In September 1983, Scott took his concerns to the local government and the citizenry by writing an "open letter" to county officials. In the letter, Scott attacked the district attorney's office and the county court-at-law for dismissing so many traffic ticket appeals and called upon the county officials to offer suggestions to remedy the problem. If the county refused to change this practice, Scott concluded, the public at least should be made aware of it, and the court-at-law "would be really busy then." 2

The letter was circulated to the local press and prompted several newspaper articles. It also attracted the attention of Thomas Culver, one of the judges of the court-at-law, who wrote Scott an angry letter criticizing him for not raising his concerns privately. Eventually, both the newspaper articles and Culver's letter found their way into the files of the Texas Commission on Judicial Conduct (the "Commission"). 3

In November 1983, the Commission's executive director, defendant Robert C. Flowers, advised Scott by letter that he had been the subject of several complaints received by the Commission. 4 Scott responded to the complaints both in writing and in person, having been invited by Flowers to appear informally before the Commission.

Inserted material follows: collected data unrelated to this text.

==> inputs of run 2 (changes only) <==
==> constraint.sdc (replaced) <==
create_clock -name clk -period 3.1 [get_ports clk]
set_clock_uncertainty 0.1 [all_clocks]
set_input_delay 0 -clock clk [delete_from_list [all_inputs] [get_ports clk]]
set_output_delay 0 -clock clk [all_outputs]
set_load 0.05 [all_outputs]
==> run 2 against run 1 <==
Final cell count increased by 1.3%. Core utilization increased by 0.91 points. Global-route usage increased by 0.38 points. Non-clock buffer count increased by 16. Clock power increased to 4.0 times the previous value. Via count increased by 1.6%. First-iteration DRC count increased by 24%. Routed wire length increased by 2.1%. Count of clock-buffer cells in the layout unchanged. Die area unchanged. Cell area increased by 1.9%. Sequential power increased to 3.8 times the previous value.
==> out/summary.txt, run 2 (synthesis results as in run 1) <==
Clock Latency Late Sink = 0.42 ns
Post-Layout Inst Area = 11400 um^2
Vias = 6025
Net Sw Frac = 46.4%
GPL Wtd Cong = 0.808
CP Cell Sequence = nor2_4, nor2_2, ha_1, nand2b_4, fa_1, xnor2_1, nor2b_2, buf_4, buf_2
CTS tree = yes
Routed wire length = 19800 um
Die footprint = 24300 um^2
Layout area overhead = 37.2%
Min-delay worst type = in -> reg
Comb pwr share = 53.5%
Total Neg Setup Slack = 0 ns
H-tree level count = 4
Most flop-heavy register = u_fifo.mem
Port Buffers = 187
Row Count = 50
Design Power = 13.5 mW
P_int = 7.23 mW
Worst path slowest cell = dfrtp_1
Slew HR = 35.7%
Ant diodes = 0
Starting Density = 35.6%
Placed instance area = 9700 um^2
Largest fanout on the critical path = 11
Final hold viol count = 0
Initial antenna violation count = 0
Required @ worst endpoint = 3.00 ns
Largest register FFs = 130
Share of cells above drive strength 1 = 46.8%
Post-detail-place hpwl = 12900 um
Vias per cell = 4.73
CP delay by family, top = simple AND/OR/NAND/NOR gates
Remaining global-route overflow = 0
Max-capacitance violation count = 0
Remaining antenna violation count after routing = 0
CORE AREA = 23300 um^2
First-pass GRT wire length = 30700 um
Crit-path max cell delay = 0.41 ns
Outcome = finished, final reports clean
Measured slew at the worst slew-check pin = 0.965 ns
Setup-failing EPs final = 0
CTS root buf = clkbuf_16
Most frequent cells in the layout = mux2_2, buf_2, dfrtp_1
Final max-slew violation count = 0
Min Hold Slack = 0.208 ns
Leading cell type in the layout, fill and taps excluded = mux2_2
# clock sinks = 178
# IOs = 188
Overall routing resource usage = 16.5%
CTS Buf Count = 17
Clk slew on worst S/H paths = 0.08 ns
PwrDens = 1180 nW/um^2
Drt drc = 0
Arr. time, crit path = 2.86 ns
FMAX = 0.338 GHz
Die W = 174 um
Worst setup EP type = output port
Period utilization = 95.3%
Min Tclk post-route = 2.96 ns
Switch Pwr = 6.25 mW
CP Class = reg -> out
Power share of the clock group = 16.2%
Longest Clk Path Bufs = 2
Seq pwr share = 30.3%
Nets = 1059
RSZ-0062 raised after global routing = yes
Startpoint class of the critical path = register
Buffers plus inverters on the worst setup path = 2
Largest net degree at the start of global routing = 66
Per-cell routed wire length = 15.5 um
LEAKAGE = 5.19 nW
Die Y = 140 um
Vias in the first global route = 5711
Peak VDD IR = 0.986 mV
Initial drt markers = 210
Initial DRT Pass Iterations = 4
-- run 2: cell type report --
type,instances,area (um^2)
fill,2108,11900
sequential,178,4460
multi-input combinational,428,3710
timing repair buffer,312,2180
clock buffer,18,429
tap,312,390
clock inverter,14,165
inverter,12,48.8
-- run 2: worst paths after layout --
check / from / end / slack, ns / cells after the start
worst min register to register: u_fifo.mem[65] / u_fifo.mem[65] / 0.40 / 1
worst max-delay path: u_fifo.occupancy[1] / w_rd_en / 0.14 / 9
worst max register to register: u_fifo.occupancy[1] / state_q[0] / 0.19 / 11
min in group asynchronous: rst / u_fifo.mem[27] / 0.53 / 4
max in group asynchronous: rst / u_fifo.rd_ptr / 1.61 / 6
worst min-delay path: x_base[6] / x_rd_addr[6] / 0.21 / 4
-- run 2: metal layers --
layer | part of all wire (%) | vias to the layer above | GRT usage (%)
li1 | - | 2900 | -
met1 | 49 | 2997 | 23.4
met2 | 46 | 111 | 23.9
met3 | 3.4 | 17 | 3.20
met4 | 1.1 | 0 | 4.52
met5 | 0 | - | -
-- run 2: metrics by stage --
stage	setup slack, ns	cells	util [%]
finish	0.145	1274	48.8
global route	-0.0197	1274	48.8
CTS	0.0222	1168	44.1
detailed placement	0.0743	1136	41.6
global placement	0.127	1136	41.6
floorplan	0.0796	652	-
### src/rtl/scr1_vec_pkg.sv
// Shared vector-unit types: lane/register geometry, VRF element type,
// write-beat record and the write-port arbiter state encoding.
package scr1_vec_pkg;

    localparam int unsigned SCR1_VEC_LANE = 8;
    localparam int unsigned SCR1_VREG_NUM = 32;
    localparam int unsigned SCR1_VREG_AW  = 5;
    localparam int unsigned SCR1_VRF_EW   = 32;

    typedef logic [SCR1_VRF_EW-1:0] type_scr1_vrf_e_v;

    typedef struct packed {
        logic [SCR1_VREG_AW-1:0]                addr;
        logic [SCR1_VEC_LANE-1:0]               lane_en;
        type_scr1_vrf_e_v [SCR1_VEC_LANE-1:0]   data;
        logic                                   last;
    } type_vrf_wr_beat_s;

    typedef enum logic [1:0] {
        VRF_WR_IDLE     = 2'd0,
        VRF_WR_LOCK_EXU = 2'd1,
        VRF_WR_LOCK_LSU = 2'd2
    } type_vrf_wr_sched_fsm_e;

endpackage

### src/rtl/vrf_wr_sched_if.sv
// Bundle of issue, EXU/LSU writeback, VRF write and scoreboard signals
// around the VRF write-port scheduler.
interface vrf_wr_sched_if
    import scr1_vec_pkg::*;
#(
    parameter int unsigned LANE     = SCR1_VEC_LANE,
    parameter int unsigned VREG_NUM = SCR1_VREG_NUM
);

    logic                            issue_vld;
    logic [SCR1_VREG_AW-1:0]         issue_rs1_addr;
    logic [SCR1_VREG_AW-1:0]         issue_rs2_addr;
    logic [SCR1_VREG_AW-1:0]         issue_rd_addr;
    logic                            issue_rs1_used;
    logic                            issue_rs2_used;
    logic                            issue_rd_used;
    logic                            issue_masked;
    logic                            issue_rdy;

    logic                            exu_wr_vld;
    logic                            exu_wr_rdy;
    logic [SCR1_VREG_AW-1:0]         exu_wr_addr;
    logic [LANE-1:0]                 exu_wr_lane_en;
    type_scr1_vrf_e_v [LANE-1:0]     exu_wr_data;
    logic                            exu_wr_last;

    logic                            lsu_wr_vld;
    logic                            lsu_wr_rdy;
    logic [SCR1_VREG_AW-1:0]         lsu_wr_addr;
    logic [LANE-1:0]                 lsu_wr_lane_en;
    type_scr1_vrf_e_v [LANE-1:0]     lsu_wr_data;
    logic                            lsu_wr_last;

    logic [SCR1_VREG_AW-1:0]         vrf_wr_addr;
    logic [LANE-1:0]                 vrf_wr_wreq;
    type_scr1_vrf_e_v [LANE-1:0]     vrf_wr_wdata;
    logic [VREG_NUM-1:0]             sb_busy;

    modport slave (
        input  issue_vld, issue_rs1_addr, issue_rs2_addr, issue_rd_addr,
        input  issue_rs1_used, issue_rs2_used, issue_rd_used, issue_masked,
        output issue_rdy,
        input  exu_wr_vld, exu_wr_addr, exu_wr_lane_en, exu_wr_data, exu_wr_last,
        output exu_wr_rdy,
        input  lsu_wr_vld, lsu_wr_addr, lsu_wr_lane_en, lsu_wr_data, lsu_wr_last,
        output lsu_wr_rdy,
        output vrf_wr_addr, vrf_wr_wreq, vrf_wr_wdata, sb_busy
    );

    modport master (
        output issue_vld, issue_rs1_addr, issue_rs2_addr, issue_rd_addr,
        output issue_rs1_used, issue_rs2_used, issue_rd_used, issue_masked,
        input  issue_rdy,
        output exu_wr_vld, exu_wr_addr, exu_wr_lane_en, exu_wr_data, exu_wr_last,
        input  exu_wr_rdy,
        output lsu_wr_vld, lsu_wr_addr, lsu_wr_lane_en, lsu_wr_data, lsu_wr_last,
        input  lsu_wr_rdy,
        input  vrf_wr_addr, vrf_wr_wreq, vrf_wr_wdata, sb_busy
    );

endinterface
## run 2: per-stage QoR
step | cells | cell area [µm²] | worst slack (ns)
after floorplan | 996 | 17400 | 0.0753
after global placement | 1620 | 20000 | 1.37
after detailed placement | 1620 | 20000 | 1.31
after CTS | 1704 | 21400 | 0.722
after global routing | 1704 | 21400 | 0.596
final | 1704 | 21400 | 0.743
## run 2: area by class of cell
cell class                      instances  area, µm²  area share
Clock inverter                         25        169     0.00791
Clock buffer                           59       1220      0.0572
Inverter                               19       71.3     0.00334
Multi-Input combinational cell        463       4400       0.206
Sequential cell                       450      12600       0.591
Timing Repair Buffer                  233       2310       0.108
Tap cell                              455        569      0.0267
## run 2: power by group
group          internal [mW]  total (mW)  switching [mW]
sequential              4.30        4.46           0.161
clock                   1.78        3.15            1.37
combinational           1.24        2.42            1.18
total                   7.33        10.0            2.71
==> src/rtl/spi_tx_serializer_pkg.sv <==
// Shared types and constants for the SPI transmit serializer.
// Build option: define SPI_TX_PARITY_EN to append an odd-parity bit to every byte.
package spi_tx_serializer_pkg;

    typedef enum logic [1:0] {
        S_IDLE  = 2'd0,
        S_FETCH = 2'd1,
        S_SHIFT = 2'd2,
        S_GAP   = 2'd3
    } state_t;

`ifdef SPI_TX_PARITY_EN
    localparam int BITS_PER_BYTE = 9;
`else
    localparam int BITS_PER_BYTE = 8;
`endif

    localparam int ENTRY_W  = 18;
    localparam int LAST_BIT = 17;
    localparam int ODD_BIT  = 16;

    // ODD only has meaning on the final word of a message.
    function automatic logic [ENTRY_W-1:0] pack_entry(input logic [15:0] data,
                                                      input logic        last,
                                                      input logic        odd);
        return {last, odd & last, data};
    endfunction

endpackage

On March 19, 1984, the Commission issued a formal public reprimand of Scott. After first acknowledging that Scott's intentions were good and his personal integrity was not at issue, the Commission then chided him for being "insensitive" in certain "written and oral communications" addressed both to the litigants in his courtroom and to the public at large. Such "insensitivity," the Commission stated, was inconsistent with the proper performance of Scott's duties as justice of the peace and served only to "cast public discredit upon the judiciary." The Commission concluded the reprimand with a warning, advising Scott to be "more restrained and temperate in written and oral communications in the future."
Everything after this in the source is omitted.